Project Number: 6250-51000-048-00
Start Date: May 21, 2004
End Date: Mar 30, 2009
1) Use generated LF knockout mice (LFKO) and two novel genetic mouse models that direct overexpression of LF to the small or large intestine, respectively, using intestinal-specific promoters. These unique gain-of-function transgenic mice will be used to investigate the effects of LF on iron homeostasis and host protection in the intestine of post weaning and adult mice thus eliminating any confounding factors in milk that may mask the functional properties(s) of LF during the suckling period. 2) Use mice that carry targeted inactivating germline mutations in the genes for IRS-1 or IRS-2 in combination with mammary tissue transplantation and primary cell culture approaches to determine the importance of activation of these signaling proteins in mammary cells to milk synthesis and/or mammary cell survival. 3) By testing if there is a finite period during early life when the infant maximally utilizes protein for growth and that failure to provide sufficient protein during this period results not only in short-and long-term growth deficits but also suboptimal neurodevelopment and by defining the period of maximum protein utilization for growth and the impact of size for gestational age as well as formula-feeding vs. breast-feeding on this period will be defined. 4) Perform a series of experiments of obese pregnant women and underweight teenagers in Houston and in underweight and normal weight adult women in India to test a series of hypotheses. 5) Develop a micronutrient-rich, energy-dense ready-to-use food and compare it to a fish-fortified porridge as a complementary food in 6-18 month old children.
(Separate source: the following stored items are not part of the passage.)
--- config.mk ---
export PLATFORM = sky130hd
export DESIGN_NAME = vram_arbiter
export DESIGN_NICKNAME = d
export VERILOG_FILES = /design/src/rtl/vram_arb_pkg.sv /design/src/rtl/vram_arbiter.sv
export SDC_FILE = /design/constraint.sdc
export NUM_CORES = 1
export LEC_CHECK = 0
export BUFFER_PORTS_ARGS = -buffer_cell sky130_fd_sc_hd__buf_4
export CORE_ASPECT_RATIO = 0.7
export CORE_MARGIN = 5
export CORE_UTILIZATION = 40
export DETAILED_ROUTE_END_ITERATION = 16
export PLACE_DENSITY = 0.76
export SETUP_SLACK_MARGIN = 0.4
export SYNTH_ARGS = -nofsm -noshare
export SYNTH_HDL_FRONTEND = slang
export SYNTH_SLANG_ARGS = --single-unit
--- constraint.sdc ---
create_clock -name clock -period 1.5 [get_ports clock]
set_input_delay 0.3 -clock clock [delete_from_list [all_inputs] [get_ports clock]]
set_output_delay 0.3 -clock clock [all_outputs]
set_load 0.05 [all_outputs]
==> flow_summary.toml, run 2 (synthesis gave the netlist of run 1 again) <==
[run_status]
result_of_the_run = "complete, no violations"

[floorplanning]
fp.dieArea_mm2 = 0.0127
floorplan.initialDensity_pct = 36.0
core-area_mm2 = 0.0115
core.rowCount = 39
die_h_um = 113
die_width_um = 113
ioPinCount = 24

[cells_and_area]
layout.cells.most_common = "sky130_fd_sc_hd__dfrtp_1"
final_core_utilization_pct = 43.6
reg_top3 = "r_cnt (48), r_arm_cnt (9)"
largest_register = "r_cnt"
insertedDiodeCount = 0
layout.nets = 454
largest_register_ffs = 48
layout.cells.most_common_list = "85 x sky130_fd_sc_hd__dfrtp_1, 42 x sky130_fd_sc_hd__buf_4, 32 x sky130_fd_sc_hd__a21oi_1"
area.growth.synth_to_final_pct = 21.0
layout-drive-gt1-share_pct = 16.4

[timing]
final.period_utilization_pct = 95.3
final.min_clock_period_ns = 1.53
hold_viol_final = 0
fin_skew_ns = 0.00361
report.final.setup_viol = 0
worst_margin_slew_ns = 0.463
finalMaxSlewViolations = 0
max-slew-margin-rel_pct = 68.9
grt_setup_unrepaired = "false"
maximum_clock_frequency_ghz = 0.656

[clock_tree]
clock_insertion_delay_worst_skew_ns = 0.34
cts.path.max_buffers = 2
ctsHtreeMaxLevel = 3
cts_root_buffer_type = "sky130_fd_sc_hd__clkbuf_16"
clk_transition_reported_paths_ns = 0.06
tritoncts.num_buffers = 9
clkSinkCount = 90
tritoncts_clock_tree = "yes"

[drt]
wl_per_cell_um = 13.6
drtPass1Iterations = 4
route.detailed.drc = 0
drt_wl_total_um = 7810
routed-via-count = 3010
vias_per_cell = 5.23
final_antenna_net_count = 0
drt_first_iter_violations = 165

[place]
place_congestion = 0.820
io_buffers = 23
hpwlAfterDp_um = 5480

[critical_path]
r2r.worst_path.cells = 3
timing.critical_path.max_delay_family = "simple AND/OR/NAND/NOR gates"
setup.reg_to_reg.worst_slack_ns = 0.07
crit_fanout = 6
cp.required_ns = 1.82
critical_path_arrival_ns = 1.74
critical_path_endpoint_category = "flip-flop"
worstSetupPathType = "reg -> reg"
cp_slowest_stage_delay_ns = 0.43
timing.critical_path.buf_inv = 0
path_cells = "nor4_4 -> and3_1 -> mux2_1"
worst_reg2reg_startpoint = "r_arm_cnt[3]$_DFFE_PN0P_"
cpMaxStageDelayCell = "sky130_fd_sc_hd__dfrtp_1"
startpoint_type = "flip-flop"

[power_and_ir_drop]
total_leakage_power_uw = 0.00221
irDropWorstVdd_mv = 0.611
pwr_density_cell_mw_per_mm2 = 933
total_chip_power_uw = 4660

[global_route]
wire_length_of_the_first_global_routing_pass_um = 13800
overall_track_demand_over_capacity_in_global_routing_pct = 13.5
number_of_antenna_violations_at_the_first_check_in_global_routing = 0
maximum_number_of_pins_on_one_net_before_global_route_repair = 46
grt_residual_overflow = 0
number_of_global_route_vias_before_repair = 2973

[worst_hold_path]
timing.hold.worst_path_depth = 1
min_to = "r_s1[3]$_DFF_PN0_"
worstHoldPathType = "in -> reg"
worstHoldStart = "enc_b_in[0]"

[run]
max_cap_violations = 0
The quantity and quality of consumed breast milk will be measured and children will be followed longitudinally. The role of asymptomatic intestinal malabsorption in zinc homeostasis will be investigated in 3-5 year old children, using site specific gastrointestinal sugar absorption tests and zinc stable isotope techniques. 6) Analyze the chromatin structure and by analysis of transgenic mice harboring large BAC based transgenes with deletions or mutations of evolutionary conserved regions. 7) Methionine requirements that maintain nutritional balance and glutathione synthesis rates in health adolescent children will be studied through using intravenous indicator amino acid oxidation and balance technique.